::: Task material

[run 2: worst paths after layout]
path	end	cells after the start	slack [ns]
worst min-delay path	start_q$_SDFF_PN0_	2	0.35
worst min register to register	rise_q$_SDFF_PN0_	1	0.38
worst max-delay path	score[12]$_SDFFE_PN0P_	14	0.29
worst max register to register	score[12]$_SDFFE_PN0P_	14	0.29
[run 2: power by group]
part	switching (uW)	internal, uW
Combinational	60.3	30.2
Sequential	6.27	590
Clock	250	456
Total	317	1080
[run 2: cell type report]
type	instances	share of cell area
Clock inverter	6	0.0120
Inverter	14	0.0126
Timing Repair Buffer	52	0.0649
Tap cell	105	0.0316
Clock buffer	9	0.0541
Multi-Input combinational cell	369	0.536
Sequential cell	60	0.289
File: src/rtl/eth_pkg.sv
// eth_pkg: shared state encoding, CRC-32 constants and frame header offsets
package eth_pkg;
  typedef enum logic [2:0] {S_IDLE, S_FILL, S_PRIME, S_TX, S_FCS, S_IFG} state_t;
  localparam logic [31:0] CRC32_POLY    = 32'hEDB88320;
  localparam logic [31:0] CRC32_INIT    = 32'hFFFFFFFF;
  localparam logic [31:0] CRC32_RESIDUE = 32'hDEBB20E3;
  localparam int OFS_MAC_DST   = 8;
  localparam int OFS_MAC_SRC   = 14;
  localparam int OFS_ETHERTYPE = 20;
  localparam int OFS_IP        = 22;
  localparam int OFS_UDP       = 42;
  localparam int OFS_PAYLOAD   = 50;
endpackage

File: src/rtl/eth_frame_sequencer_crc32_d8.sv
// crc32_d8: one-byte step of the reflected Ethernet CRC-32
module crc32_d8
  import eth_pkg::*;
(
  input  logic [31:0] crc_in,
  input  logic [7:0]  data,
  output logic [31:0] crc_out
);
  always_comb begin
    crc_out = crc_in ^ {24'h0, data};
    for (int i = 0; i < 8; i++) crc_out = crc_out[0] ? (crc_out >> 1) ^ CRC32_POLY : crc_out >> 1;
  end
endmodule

::::::
::: Task material

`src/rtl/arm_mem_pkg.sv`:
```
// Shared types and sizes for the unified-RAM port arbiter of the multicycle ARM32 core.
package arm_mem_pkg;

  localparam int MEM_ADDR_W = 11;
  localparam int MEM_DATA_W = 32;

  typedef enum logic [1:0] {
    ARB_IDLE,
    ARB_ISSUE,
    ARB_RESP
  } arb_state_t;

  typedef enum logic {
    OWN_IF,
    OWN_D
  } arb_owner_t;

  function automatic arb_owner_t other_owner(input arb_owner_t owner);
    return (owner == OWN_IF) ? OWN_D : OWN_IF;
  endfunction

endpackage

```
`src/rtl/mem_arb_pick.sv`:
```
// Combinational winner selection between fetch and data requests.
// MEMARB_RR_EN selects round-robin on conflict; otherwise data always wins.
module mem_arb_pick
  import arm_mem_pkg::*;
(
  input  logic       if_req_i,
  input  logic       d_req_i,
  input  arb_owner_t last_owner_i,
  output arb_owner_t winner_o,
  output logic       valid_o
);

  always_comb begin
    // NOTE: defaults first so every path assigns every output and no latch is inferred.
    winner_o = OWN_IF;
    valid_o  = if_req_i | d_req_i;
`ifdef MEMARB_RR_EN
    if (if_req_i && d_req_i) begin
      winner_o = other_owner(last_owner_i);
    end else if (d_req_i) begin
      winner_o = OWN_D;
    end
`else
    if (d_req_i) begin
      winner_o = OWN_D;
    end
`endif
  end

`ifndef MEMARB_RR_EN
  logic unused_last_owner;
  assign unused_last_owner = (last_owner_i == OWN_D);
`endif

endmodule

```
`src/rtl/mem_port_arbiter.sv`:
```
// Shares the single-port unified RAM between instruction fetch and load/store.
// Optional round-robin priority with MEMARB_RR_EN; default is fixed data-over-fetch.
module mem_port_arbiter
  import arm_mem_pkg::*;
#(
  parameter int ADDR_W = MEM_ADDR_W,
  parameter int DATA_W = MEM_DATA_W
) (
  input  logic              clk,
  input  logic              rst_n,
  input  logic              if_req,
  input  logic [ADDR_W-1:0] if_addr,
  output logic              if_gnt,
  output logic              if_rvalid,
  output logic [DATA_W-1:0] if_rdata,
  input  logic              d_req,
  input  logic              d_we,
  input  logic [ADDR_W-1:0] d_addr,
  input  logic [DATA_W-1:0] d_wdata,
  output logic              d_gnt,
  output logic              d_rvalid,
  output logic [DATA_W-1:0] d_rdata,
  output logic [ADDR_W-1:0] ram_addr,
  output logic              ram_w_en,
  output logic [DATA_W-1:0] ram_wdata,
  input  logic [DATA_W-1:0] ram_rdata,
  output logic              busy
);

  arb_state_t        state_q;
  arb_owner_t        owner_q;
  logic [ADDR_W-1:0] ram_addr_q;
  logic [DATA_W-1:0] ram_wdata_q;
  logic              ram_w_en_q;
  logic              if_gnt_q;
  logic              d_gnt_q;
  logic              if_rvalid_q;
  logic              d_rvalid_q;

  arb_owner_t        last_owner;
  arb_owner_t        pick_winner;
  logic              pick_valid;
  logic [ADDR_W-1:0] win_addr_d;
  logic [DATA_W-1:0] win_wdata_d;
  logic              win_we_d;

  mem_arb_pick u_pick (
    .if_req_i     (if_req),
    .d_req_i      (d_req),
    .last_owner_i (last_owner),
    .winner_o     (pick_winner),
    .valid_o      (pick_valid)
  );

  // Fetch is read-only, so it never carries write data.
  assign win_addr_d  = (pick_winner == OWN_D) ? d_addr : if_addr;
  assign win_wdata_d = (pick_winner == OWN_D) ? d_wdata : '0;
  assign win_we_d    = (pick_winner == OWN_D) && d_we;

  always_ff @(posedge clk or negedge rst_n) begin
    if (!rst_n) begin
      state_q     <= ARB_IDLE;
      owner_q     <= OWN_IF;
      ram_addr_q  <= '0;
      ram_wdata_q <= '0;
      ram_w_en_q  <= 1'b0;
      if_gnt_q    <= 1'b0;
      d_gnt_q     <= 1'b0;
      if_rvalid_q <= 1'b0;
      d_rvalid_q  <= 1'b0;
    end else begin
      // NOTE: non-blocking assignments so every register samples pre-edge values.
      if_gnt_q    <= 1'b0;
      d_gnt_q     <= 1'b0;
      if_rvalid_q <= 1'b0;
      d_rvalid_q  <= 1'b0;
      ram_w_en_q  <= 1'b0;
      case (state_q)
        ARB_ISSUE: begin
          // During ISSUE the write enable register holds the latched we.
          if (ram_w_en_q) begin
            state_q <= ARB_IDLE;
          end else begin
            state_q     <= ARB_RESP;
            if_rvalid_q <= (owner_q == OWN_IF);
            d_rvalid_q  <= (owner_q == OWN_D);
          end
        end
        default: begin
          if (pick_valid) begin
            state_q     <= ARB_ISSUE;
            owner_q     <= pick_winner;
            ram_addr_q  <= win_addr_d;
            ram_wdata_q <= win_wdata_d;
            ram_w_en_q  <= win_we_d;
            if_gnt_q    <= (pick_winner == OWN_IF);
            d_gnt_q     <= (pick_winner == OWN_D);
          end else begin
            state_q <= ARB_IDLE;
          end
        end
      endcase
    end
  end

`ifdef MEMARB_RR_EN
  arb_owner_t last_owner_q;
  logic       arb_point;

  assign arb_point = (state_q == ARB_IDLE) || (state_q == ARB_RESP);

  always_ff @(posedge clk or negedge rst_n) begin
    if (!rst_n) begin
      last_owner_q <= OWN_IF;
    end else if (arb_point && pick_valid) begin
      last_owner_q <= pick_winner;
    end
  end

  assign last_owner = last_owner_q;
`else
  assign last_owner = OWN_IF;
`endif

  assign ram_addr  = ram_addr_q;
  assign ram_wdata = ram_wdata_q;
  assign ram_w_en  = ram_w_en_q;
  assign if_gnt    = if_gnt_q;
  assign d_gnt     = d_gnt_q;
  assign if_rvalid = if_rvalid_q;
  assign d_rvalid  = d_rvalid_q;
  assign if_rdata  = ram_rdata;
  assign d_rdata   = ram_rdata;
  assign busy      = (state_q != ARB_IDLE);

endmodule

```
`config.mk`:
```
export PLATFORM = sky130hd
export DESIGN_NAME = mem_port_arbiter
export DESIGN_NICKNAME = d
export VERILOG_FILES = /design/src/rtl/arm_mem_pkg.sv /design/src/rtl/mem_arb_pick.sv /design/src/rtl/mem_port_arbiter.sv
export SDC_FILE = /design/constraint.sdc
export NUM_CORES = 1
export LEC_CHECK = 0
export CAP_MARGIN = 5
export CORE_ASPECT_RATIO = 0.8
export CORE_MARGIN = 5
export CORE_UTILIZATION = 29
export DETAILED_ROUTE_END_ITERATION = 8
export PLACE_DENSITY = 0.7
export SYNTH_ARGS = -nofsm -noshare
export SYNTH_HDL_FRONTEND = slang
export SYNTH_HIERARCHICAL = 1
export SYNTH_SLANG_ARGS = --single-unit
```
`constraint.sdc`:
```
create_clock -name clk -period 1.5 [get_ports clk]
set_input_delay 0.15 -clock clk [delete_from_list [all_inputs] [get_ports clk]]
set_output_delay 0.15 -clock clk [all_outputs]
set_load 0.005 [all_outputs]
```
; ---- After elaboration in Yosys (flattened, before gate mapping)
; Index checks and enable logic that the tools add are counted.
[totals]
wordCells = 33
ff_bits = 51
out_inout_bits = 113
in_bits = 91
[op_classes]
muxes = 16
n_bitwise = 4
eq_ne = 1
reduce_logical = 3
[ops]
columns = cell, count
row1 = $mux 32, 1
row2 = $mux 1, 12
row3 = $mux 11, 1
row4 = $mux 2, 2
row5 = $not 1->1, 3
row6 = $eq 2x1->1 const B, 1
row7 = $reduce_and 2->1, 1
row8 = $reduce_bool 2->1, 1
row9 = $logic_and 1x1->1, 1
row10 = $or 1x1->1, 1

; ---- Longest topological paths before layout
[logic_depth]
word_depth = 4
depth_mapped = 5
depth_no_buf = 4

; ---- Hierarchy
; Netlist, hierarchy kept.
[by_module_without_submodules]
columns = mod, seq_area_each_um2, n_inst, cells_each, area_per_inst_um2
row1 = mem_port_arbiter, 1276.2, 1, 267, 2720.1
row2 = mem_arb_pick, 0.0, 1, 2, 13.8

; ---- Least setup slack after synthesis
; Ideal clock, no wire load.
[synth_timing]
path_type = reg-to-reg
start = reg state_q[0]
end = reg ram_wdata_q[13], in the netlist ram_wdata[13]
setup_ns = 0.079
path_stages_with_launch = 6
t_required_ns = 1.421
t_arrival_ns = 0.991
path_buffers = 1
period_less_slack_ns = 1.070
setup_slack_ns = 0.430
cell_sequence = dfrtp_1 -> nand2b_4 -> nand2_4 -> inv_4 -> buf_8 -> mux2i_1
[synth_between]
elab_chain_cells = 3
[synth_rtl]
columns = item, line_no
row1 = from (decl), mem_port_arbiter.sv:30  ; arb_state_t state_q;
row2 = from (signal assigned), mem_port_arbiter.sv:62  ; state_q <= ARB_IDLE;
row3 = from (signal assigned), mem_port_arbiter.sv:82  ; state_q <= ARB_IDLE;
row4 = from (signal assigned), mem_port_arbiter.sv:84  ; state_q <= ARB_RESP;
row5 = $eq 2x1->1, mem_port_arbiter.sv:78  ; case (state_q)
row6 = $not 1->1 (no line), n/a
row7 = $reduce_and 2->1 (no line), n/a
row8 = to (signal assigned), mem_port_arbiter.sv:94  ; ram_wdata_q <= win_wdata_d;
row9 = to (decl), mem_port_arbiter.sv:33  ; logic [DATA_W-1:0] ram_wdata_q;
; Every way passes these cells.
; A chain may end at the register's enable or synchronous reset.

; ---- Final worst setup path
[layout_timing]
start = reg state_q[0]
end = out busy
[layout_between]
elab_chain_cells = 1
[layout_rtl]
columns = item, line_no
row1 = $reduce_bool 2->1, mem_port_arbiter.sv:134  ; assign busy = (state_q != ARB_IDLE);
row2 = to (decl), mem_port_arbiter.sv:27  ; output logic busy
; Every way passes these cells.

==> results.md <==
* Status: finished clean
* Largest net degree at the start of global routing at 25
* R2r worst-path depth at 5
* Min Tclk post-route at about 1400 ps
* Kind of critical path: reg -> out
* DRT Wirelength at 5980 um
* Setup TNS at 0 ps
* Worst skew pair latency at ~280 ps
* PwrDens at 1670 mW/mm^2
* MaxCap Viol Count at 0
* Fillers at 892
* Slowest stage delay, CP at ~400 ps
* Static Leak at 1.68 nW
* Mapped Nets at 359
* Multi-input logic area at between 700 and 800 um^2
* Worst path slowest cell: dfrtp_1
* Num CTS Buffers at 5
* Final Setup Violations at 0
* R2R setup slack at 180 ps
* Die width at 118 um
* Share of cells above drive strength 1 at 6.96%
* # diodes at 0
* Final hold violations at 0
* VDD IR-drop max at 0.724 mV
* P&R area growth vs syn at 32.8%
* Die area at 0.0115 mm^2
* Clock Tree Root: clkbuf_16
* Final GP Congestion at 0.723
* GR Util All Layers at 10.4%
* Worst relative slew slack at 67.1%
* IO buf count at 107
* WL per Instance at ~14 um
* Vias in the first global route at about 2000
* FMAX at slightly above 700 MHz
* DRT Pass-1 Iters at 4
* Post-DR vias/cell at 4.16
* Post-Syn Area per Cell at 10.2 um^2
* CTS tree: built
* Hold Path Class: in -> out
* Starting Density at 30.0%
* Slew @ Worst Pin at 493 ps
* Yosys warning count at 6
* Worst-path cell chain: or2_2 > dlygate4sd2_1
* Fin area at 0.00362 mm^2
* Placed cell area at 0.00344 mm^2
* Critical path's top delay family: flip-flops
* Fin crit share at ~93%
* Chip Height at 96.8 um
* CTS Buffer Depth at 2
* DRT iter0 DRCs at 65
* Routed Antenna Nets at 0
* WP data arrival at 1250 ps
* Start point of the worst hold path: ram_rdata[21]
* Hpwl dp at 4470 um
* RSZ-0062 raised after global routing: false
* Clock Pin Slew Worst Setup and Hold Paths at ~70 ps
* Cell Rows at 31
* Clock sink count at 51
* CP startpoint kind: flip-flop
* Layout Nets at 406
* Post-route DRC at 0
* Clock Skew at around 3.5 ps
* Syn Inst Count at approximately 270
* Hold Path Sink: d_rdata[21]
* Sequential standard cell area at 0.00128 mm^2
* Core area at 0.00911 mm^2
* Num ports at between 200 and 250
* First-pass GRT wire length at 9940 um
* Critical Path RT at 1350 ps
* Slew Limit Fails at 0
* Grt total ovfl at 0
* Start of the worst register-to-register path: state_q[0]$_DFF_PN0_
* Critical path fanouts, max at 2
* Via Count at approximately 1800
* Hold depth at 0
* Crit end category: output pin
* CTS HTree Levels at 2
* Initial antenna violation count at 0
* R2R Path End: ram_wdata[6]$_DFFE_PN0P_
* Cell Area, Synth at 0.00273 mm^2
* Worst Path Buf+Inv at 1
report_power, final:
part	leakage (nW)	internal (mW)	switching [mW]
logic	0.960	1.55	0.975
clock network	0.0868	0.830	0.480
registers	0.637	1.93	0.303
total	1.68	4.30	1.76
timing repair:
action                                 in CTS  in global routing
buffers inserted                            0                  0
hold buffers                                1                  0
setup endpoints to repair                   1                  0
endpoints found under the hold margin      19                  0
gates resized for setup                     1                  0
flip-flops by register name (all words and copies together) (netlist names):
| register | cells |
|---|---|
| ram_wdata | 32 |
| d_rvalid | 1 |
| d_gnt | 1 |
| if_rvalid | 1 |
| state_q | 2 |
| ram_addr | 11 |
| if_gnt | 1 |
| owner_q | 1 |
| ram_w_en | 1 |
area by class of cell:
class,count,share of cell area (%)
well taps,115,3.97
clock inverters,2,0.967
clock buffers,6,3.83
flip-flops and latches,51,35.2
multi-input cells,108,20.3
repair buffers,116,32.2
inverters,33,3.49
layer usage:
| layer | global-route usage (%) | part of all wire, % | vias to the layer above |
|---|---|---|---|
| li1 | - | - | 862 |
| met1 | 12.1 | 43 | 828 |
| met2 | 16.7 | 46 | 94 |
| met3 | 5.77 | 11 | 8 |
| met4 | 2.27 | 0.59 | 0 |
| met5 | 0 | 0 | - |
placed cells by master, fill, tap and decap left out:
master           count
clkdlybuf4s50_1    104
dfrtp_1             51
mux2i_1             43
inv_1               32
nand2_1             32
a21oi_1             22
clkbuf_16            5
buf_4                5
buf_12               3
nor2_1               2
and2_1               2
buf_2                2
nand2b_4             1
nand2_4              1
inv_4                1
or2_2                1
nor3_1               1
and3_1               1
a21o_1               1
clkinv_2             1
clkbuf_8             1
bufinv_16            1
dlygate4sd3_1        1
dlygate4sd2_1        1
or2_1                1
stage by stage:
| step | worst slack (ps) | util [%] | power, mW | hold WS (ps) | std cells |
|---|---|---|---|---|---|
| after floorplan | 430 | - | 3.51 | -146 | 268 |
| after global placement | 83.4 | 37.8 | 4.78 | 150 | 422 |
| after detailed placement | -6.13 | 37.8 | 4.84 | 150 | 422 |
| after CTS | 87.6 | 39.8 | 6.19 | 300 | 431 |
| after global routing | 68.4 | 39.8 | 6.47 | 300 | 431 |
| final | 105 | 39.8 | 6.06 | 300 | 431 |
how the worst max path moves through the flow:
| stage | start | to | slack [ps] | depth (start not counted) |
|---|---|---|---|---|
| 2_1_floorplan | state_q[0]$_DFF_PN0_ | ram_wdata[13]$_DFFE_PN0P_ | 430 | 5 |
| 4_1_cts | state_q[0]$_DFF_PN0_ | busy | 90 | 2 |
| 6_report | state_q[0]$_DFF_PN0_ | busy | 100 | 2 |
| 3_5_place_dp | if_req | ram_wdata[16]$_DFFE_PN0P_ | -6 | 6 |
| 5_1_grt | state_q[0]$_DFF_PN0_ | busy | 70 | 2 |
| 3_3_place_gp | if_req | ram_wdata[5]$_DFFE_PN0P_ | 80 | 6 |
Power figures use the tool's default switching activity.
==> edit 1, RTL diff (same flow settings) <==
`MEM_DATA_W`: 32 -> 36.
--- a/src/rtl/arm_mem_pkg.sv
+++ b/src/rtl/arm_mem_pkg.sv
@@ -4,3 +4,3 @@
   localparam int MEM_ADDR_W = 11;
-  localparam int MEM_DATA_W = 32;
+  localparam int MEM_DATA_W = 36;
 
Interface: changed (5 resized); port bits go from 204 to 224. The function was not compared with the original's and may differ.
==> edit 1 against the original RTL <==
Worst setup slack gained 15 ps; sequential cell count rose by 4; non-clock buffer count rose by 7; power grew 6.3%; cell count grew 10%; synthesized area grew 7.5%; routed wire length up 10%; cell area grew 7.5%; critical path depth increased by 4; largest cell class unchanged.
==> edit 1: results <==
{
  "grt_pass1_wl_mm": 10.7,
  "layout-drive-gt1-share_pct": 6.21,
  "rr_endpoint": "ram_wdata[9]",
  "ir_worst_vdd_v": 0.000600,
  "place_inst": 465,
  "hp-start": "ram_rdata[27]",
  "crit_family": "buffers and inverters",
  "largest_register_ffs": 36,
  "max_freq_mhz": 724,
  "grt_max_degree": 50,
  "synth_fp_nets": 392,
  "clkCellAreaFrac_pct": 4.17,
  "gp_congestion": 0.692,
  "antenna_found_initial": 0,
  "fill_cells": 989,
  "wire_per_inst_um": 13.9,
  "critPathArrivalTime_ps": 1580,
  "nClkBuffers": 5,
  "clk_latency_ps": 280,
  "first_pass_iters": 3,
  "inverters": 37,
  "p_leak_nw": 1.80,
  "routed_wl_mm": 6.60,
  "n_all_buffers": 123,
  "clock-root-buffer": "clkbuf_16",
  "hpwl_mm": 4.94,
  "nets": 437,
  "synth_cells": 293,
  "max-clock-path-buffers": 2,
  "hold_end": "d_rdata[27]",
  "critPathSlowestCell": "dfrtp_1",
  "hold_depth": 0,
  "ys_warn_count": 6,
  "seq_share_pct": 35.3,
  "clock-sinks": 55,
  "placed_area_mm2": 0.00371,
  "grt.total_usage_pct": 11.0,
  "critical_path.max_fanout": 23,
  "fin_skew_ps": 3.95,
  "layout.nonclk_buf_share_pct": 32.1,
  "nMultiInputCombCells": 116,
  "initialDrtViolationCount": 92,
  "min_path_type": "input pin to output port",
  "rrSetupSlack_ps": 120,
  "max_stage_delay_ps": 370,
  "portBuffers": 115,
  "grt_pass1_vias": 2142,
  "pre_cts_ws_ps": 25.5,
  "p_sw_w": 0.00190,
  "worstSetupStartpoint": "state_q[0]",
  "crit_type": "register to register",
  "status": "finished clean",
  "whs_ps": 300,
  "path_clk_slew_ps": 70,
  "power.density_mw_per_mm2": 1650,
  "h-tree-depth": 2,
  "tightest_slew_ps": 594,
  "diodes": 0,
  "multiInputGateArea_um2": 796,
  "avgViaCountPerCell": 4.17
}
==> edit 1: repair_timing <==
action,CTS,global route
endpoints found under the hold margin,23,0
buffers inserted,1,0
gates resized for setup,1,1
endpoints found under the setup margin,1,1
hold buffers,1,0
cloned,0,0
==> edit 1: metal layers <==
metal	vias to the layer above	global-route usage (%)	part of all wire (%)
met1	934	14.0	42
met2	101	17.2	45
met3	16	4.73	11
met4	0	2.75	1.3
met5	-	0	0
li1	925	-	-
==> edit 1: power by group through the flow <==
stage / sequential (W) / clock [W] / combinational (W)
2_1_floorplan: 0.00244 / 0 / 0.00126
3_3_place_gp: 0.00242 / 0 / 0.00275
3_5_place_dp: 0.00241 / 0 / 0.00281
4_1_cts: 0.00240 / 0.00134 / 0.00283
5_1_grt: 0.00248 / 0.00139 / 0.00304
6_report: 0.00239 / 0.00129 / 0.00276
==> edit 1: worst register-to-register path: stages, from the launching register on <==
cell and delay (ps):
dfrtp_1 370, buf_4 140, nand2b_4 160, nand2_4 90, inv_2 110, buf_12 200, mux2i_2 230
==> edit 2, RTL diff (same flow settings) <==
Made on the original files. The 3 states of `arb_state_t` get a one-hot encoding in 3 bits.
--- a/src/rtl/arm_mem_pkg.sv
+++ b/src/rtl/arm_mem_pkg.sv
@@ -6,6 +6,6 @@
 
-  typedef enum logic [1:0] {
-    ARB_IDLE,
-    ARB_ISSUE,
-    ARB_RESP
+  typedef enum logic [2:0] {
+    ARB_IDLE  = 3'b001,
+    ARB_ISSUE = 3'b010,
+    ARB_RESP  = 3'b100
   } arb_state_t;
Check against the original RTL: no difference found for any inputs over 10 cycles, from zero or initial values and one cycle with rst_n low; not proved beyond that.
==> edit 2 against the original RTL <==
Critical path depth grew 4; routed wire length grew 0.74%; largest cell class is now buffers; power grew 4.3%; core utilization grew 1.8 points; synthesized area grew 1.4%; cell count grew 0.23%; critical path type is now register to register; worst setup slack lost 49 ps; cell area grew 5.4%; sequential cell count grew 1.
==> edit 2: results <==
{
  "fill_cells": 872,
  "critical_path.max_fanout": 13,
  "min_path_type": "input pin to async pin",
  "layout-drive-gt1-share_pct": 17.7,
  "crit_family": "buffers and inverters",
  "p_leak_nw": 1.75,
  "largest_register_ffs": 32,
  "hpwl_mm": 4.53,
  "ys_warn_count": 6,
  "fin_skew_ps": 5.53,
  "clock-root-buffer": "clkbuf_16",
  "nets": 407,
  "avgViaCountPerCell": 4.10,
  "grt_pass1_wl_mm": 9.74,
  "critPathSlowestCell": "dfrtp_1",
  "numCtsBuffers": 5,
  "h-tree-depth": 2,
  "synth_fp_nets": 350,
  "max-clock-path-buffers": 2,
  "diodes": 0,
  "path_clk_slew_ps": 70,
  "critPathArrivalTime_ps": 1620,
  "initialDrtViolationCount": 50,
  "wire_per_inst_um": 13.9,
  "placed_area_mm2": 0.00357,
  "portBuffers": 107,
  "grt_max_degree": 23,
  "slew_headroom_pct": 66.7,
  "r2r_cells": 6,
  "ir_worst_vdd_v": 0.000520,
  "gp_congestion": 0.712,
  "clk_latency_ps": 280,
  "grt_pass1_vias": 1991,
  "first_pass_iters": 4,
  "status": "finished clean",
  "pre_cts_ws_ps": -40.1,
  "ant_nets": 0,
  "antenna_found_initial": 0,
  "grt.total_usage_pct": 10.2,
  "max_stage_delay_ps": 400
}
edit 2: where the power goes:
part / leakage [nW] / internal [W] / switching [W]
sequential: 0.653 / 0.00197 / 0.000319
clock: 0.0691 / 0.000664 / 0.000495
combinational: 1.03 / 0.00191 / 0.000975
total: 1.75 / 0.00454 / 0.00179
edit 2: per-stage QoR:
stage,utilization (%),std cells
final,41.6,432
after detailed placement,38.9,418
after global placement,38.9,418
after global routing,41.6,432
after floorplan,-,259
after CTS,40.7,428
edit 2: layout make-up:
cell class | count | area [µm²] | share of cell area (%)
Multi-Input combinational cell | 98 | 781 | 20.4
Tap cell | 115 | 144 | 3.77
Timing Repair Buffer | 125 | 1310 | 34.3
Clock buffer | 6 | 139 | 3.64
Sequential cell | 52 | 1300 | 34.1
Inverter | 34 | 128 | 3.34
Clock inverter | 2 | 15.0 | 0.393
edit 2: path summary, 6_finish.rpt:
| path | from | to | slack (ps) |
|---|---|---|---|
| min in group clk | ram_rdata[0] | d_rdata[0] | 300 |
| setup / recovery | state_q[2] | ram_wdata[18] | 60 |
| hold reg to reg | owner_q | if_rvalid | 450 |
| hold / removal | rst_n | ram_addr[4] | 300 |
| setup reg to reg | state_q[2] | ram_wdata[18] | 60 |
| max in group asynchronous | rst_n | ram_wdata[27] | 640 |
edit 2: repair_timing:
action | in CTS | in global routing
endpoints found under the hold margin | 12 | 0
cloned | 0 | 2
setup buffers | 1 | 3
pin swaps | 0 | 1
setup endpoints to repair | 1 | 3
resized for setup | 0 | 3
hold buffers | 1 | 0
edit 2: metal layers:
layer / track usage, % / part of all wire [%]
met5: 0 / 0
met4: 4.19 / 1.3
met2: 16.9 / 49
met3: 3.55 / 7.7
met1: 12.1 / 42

::::::

Task item: Lines holding the string "score" are the answer; copy each one from the listing above.

Output of the exercise:
worst max-delay path	score[12]$_SDFFE_PN0P_	14	0.29
worst max register to register	score[12]$_SDFFE_PN0P_	14	0.29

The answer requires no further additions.